To answer Chris Matthews’ question about what would we think if an Iraqi had done this to one of our guys, I believe that the answer is:
“No, Chris, I would not consider the action of our “rival” a war crime.”
And here’s why:
- Our Marine, and others like him, would be lying in a church after a long string of incidents where our soldiers used churches as bases of operation and as arms dumps
- Our Marine, and others like him, would be out of uniform
- Our Marine, or others like him, would have many times previously used civilians as shields and hidden behind other things normally considered “off-limits” in a war
- Our Marine, or others like him, would have many times previously pretended to surrender, then suddenly turned and fired on the forces taking him into custody per the “rules of war”
- Our Marine, or others like him, would have previously booby-trapped dead and dying bodies that killed or wounded rival soldiers (UPDATE: or civilians)

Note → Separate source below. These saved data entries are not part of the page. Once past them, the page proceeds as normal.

<file path="src/rtl/booth3_pkg.sv">
// Shared types and helpers for the Booth-3 (radix-8) multiplier family.
package booth3_pkg;

  typedef enum logic [1:0] {IDLE, PRE, ITER, DONE} state_t;

  typedef enum logic [2:0] {ZERO, X1, X2, X3, X4} sel_t;

  typedef struct packed {
    sel_t sel;
    logic neg;
  } digit_t;

  // Number of radix-8 digits for a WIDTH-bit operand plus two extension bits.
  function automatic int unsigned booth3_nd(input int unsigned width);
    return (width + 4) / 3;
  endfunction

endpackage

</file>
<file path="src/rtl/booth3_digit_sel.sv">
// Radix-8 Booth recoder: 4-bit window {b[3i+2:3i], b[3i-1]} -> multiple and sign.
module booth3_digit_sel
  import booth3_pkg::*;
(
  input  logic [3:0] win,
  output digit_t     digit_c
);

  always_comb begin
    digit_c = '{sel: ZERO, neg: 1'b0};
    case (win)
      4'b0001, 4'b0010: digit_c.sel = X1;
      4'b0011, 4'b0100: digit_c.sel = X2;
      4'b0101, 4'b0110: digit_c.sel = X3;
      4'b0111:          digit_c.sel = X4;
      4'b1000:          digit_c = '{sel: X4, neg: 1'b1};
      4'b1001, 4'b1010: digit_c = '{sel: X3, neg: 1'b1};
      4'b1011, 4'b1100: digit_c = '{sel: X2, neg: 1'b1};
      4'b1101, 4'b1110: digit_c = '{sel: X1, neg: 1'b1};
      default: ;
    endcase
  end

endmodule

</file>
<file path="src/rtl/booth3_mac_seq.sv">
// Iterative radix-8 Booth multiply / multiply-add, one digit per cycle.
// Define BOOTH3_ACC_EN to add the acc_in addend port (fused multiply-add).
module booth3_mac_seq
  import booth3_pkg::*;
#(
  parameter int unsigned WIDTH = 16
) (
  input  logic                 clk,
  input  logic                 rst,
  input  logic                 in_valid,
  output logic                 in_ready,
  input  logic [WIDTH-1:0]     a,
  input  logic [WIDTH-1:0]     b,
  input  logic                 sgn,
  output logic                 out_valid,
  input  logic                 out_ready,
  output logic [2*WIDTH-1:0]   result
`ifdef BOOTH3_ACC_EN
  ,
  input  logic [2*WIDTH-1:0]   acc_in
`endif
);

  localparam int unsigned ND = booth3_nd(WIDTH);
  localparam int unsigned AW = 2 * WIDTH + 3;
  localparam int unsigned MW = 3 * ND + 1;
  localparam int unsigned CW = $clog2(ND) + 1;

  state_t             state;
  logic [WIDTH-1:0]   a_q;
  logic [WIDTH-1:0]   b_q;
  logic               sgn_q;
  logic [AW-1:0]      x_q;
  logic [AW-1:0]      x3_q;
  logic [AW-1:0]      acc_q;
  logic [MW-1:0]      m_q;
  logic [CW-1:0]      cnt_q;
`ifdef BOOTH3_ACC_EN
  logic [2*WIDTH-1:0] acc_in_q;
`endif

  digit_t             dig_c;
  logic [AW-1:0]      xa_c;
  logic [MW-1:0]      mb_c;
  logic [AW-1:0]      pp_c;
  logic [AW-1:0]      sum_c;
  logic [AW-1:0]      acc_init_c;

  booth3_digit_sel u_digit_sel (
    .win     (m_q[3:0]),
    .digit_c (dig_c)
  );

  // Operand extension, partial-product select and accumulate.
  always_comb begin
    xa_c = {{(AW - WIDTH){sgn_q & a_q[WIDTH-1]}}, a_q};
    mb_c = {{(MW - 1 - WIDTH){sgn_q & b_q[WIDTH-1]}}, b_q, 1'b0};
    pp_c = '0;
    case (dig_c.sel)
      X1:      pp_c = x_q;
      X2:      pp_c = x_q << 1;
      X3:      pp_c = x3_q;
      X4:      pp_c = x_q << 2;
      default: pp_c = '0;
    endcase
    sum_c = acc_q + (dig_c.neg ? ~pp_c : pp_c) + AW'(dig_c.neg);
`ifdef BOOTH3_ACC_EN
    acc_init_c = AW'(acc_in_q);
`else
    acc_init_c = '0;
`endif
  end

  // Control FSM and datapath registers; multiplicands shift left 3 per digit.
  always_ff @(posedge clk) begin
    if (!rst) begin
      state     <= IDLE;
      in_ready  <= 1'b1;
      out_valid <= 1'b0;
      result    <= '0;
      a_q       <= '0;
      b_q       <= '0;
      sgn_q     <= 1'b0;
      x_q       <= '0;
      x3_q      <= '0;
      acc_q     <= '0;
      m_q       <= '0;
      cnt_q     <= '0;
`ifdef BOOTH3_ACC_EN
      acc_in_q  <= '0;
`endif
    end else begin
      case (state)
        IDLE: begin
          if (in_valid && in_ready) begin
            a_q      <= a;
            b_q      <= b;
            sgn_q    <= sgn;
`ifdef BOOTH3_ACC_EN
            acc_in_q <= acc_in;
`endif
            in_ready <= 1'b0;
            state    <= PRE;
          end
        end
        PRE: begin
          x_q   <= xa_c;
          x3_q  <= (xa_c << 1) + xa_c;
          m_q   <= mb_c;
          acc_q <= acc_init_c;
          cnt_q <= '0;
          state <= ITER;
        end
        ITER: begin
          acc_q <= sum_c;
          m_q   <= m_q >> 3;
          x_q   <= x_q << 3;
          x3_q  <= x3_q << 3;
          cnt_q <= cnt_q + CW'(1);
          if (cnt_q == CW'(ND - 1)) begin
            out_valid <= 1'b1;
            result    <= sum_c[2*WIDTH-1:0];
            state     <= DONE;
          end
        end
        DONE: begin
          if (out_ready) begin
            out_valid <= 1'b0;
            in_ready  <= 1'b1;
            state     <= IDLE;
          end
        end
        default: state <= IDLE;
      endcase
    end
  end

endmodule

</file>
<file path="config.mk">
export PLATFORM = sky130hd
export DESIGN_NAME = booth3_mac_seq
export DESIGN_NICKNAME = d
export VERILOG_FILES = /design/src/rtl/booth3_pkg.sv /design/src/rtl/booth3_digit_sel.sv /design/src/rtl/booth3_mac_seq.sv
export SDC_FILE = /design/constraint.sdc
export NUM_CORES = 1
export LEC_CHECK = 0
export CAP_MARGIN = 15
export CORE_UTILIZATION = 40
export CTS_CLUSTER_SIZE = 24
export DETAILED_ROUTE_END_ITERATION = 7
export SYNTH_ARGS = -nofsm -noshare
export SYNTH_HDL_FRONTEND = slang
export SYNTH_SLANG_ARGS = --single-unit
</file>
<file path="constraint.sdc">
create_clock -name clk -period 9.2 [get_ports clk]
set_clock_uncertainty 0.05 [all_clocks]
set_input_delay 1.84 -clock clk [delete_from_list [all_inputs] [get_ports clk]]
set_output_delay 1.84 -clock clk [all_outputs]
set_load 0.05 [all_outputs]
</file>
==> summary.json <==
{
  "status": "finished clean",
  "ctsHoldBuffers": 0,
  "routed_via_density": 5.61,
  "grt.met3_usage_pct": 2.86,
  "cp_data_required_time_ns": 9.50,
  "first_global_vias": 8644,
  "power_density_nw_per_um2": 258,
  "global_route.peak_usage_layer": "met2",
  "groute.layer.met1.usage_pct": 30.0,
  "clkLatencyLatePin_ns": 0.45,
  "critical_path.startpoint_type": "flip-flop",
  "drive_above_1_share_pct": 4.66,
  "synth_top_area_share_pct": 35.1,
  "worst_pin_slew_ns": 1.05,
  "endpoint_arrival_time_on_the_critical_path_ns": 4.97,
  "rsz0062_at_grt": "false",
  "clk_pin_slew_ns": 0.09,
  "synth_area_sq_um": 10600,
  "drtPass1Iterations": 7,
  "timing.critical_path.mode_cell": "sky130_fd_sc_hd__o21ai_0",
  "intPower_w": 0.00177,
  "top_level_ports": 71,
  "synthDominantAreaCellType": "sky130_fd_sc_hd__dfxtp_1",
  "area_delta_synth_final_pct": 14.4,
  "p_sw_share_pct": 43.4,
  "drv.max_cap_violation_count": 0,
  "filler_cells": 2630,
  "detail_route.wl_per_cell_um": 16.3,
  "die_area_sq_um": 27200,
  "fin_worst_hold_slack_ns": 0.404,
  "clock_tree.htree_level_count": 4,
  "synth-main-ff-cell": "sky130_fd_sc_hd__dfxtp_1",
  "placementRows": 59,
  "timing.critical_path.cells": "and3b_1, or2_2, a222oi_1, nand2_1, xnor2_1, ha_1, nand4_1, o21ai_0, o22a_1, a2111oi_2, o21ai_0, a21oi_1, o21ai_0, o211a_1",
  "dp.final_hpwl_mm": 19.1,
  "yosys-top-cells-area": "sky130_fd_sc_hd__dfxtp_1 (35%), sky130_fd_sc_hd__nand2_1 (8.5%), sky130_fd_sc_hd__a21oi_1 (7.6%), sky130_fd_sc_hd__ha_1 (6.3%), sky130_fd_sc_hd__xnor2_1 (4.5%)",
  "timing.final.crit_period_ns": 4.67,
  "number_of_enable_type_register_cells_in_the_synthesized_netlist": 0,
  "p_leak_nw": 4.63,
  "postCtsSetupBuffers": 0,
  "initial_core_util_pct": 40.7,
  "tritoncts": "built",
  "timing_hold_violations_final": 0,
  "worst_min_path_class": "flip-flop to flip-flop",
  "syn-num-nets": 1447,
  "final_net_count": 1452,
  "core_region_area_sq_um": 26100,
  "slew_violations": 0,
  "comb_power_share_pct": 42.0,
  "grt_usage_pct": 21.1,
  "grt_first_pass_wirelength_mm": 45.6,
  "unique_masters_post_synth": 70,
  "routed_wl_mm": 27.8,
  "max-clock-path-buffers": 2,
  "critPathBufInv": 0,
  "grt.met2_usage_pct": 33.3,
  "critical_path_peak_fanout": 30,
  "die_height_um": 165,
  "diodes": 0,
  "numCtsBuffers": 17,
  "endpoint_kind": "flip-flop",
  "final.period_utilization_pct": 50.8,
  "detailroute.via_count": 9579,
  "clkSinkCount": 186,
  "gr-total-overflow": 0,
  "place_worst_setup_slack_ns": 4.56,
  "worst-setup-path-type": "flip-flop to flip-flop",
  "antenna_found_initial": 0,
  "power_dissipated_by_switching_net_loads_w": 0.00136,
  "report.final.setup_viol": 0,
  "timing.fmax_mhz": 214,
  "post_synth_inst_count": 1355,
  "synth.avg_cell_area_sq_um": 7.82,
  "sequentialPowerShare_pct": 33.2,
  "p_clk_share_pct": 24.8,
  "layout_setup_ws_ns": 4.53,
  "critical-path-max-stage-delay_ns": 0.77,
  "detail-route-antenna-nets": 0,
  "place.port_buffers": 70,
  "ys_seq_area_share_pct": 35.1,
  "clk_root_buffer_cell": "sky130_fd_sc_hd__clkbuf_16",
  "postSynth.asyncResetShare_pct": 0,
  "remaining_drc_errors": 0,
  "maximum_number_of_pins_on_one_net_before_global_route_repair": 87,
  "setup_total_negative_slack_ns": 0,
  "post_cts_resize_count": 0,
  "synth-seq-cells": 186,
  "crit_family": "compound AO/OA/AOI/OAI gates",
  "timing.max_slew.rel_slack_pct": 29.9,
  "critical_path_cell_with_the_highest_stage_delay": "sky130_fd_sc_hd__a2111oi_2",
  "first_iter_violations": 785,
  "floorplan.die.width_um": 165,
  "global_placement_routability_congestion": 0.835,
  "max-vdd-ir-drop_mv": 0.207,
  "ys_warn_count": 0
}
[power groups by stage]
stage / logic (W) / clock network [W] / registers, W
6_report: 0.00131 / 0.000777 / 0.00104
5_1_grt: 0.00148 / 0.000828 / 0.00106
2_1_floorplan: 0.00103 / 0 / 0.00101
4_1_cts: 0.00131 / 0.000793 / 0.00104
3_3_place_gp: 0.00130 / 0 / 0.00105
3_5_place_dp: 0.00131 / 0 / 0.00105
[flip-flops by register name (all words and copies together), names as in the netlist]
| name | flops |
|---|---|
| a_q | 16 |
| acc_q | 32 |
| b_q | 16 |
| cnt_q | 4 |
| in_ready | 1 |
| m_q | 18 |
| out_valid | 1 |
| result | 32 |
| sgn_q | 1 |
| state | 2 |
| x3_q | 31 |
| x_q | 32 |
[metrics by stage]
| stage | std cells | util [%] | total power (W) | cell area (sq um) |
|---|---|---|---|---|
| after CTS | 1707 | 46.5 | 0.00314 | 12100 |
| after floorplan | 1355 | - | 0.00204 | 10600 |
| after detailed placement | 1675 | 44.0 | 0.00236 | 11500 |
| after global routing | 1708 | 46.6 | 0.00336 | 12100 |
| final | 1708 | 46.6 | 0.00313 | 12100 |
| after global placement | 1675 | 44.0 | 0.00235 | 11500 |
[tightest hold or removal path: stages (launching register included)]
cell	delay, ns
sky130_fd_sc_hd__dfxtp_1	0.31
sky130_fd_sc_hd__nand2_1	0.05
sky130_fd_sc_hd__a21oi_1	0.05
[cells in the final DEF (no fill, tap or decap), drive strengths merged, types with 5 or more instances in the layout]
cell type      count
and2               7
clkinv            12
buf               13
a21oi            162
xor2              16
a222oi            30
nand2            241
and3              25
o21a               9
clkbuf            18
inv               23
nor3              25
nor2              98
o211ai             9
a22oi             11
nor2b              7
nand4             10
or3                9
a31oi              9
nand2b            13
a21o              14
xnor2             54
a211oi            32
dfxtp            186
nand3             37
mux2i             31
ha                53
clkdlybuf4s50     69
a2111oi            5
o21ai             83
[Yosys cell counts, drive strengths merged (11+ instances only)]
master,n
nand2b,13
a21o,14
nor2,98
nand2,241
dfxtp,186
nand3,37
buf,11
inv,19
xor2,16
mux2i,31
a211oi,32
a222oi,30
clkbuf,86
a21oi,162
ha,53
and3,25
o21ai,83
a22oi,11
xnor2,54
nor3,25
[cell families (layout without fill, tap and decap cells)]
family,Yosys count,after routing,synth area share [%]
AOI/OAI and AO/OA,402,402,24.5
adders and majority gates,55,55,6.63
DFF,186,186,35.1
and+or+nand+nor,494,494,20.8
buffers and inverters,117,135,4.22
muxes,31,31,2.93
xor gates and xnor gates,70,70,5.78
[path summary, 6_finish.rpt]
| check | from | endpoint | slack, ns | depth (start not counted) |
|---|---|---|---|---|
| hold reg to reg | result[22] | result[22] | 0.40 | 2 |
| setup / recovery | m_q[2] | result[29] | 4.53 | 14 |
| setup reg to reg | m_q[2] | result[29] | 4.53 | 14 |
| hold / removal | result[22] | result[22] | 0.40 | 2 |
[final cells by class]
cell class | count | area (sq um) | area share [%]
Inverter | 20 | 77.6 | 0.639
Tap cell | 335 | 419 | 3.46
Sequential cell | 186 | 3720 | 30.7
Timing Repair Buffer | 83 | 811 | 6.68
Clock inverter | 15 | 216 | 1.78
Multi-Input combinational cell | 1052 | 6460 | 53.2
Clock buffer | 17 | 425 | 3.51
[per-layer routing]
metal	share of wire (%)	wire length (um)
met1	49	13700
met2	45	12400
met3	4.7	1300
met4	1.3	373
met5	0	0
Note: power is estimated with default switching activity, not from simulation.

- Our Marine, and others like him, would be fighting forces charged by the government with restoring order in a lawless, savage city
- Our Marine, and others like him, would do the same thing to our “rivals” if the situations were somehow magically reversed
That, Chris, is why I don’t think this is a war crime.
Our soldiers don’t do those sorts of things. Therefore, our soldiers don’t get caught in those sorts of situations. And asking questions about what would we think if the roles were reversed requires us to reverse more than the two seconds it took for that Marine to raise and discharge his weapon. It requires us to reverse everything that went into the situation and the decision-making process.
Chris Matthews knows this. Yet he asks the question anyway.
I often tell people that
There’s no such thing as a stupid question
There are many questions asked by stupid people.
Case in point.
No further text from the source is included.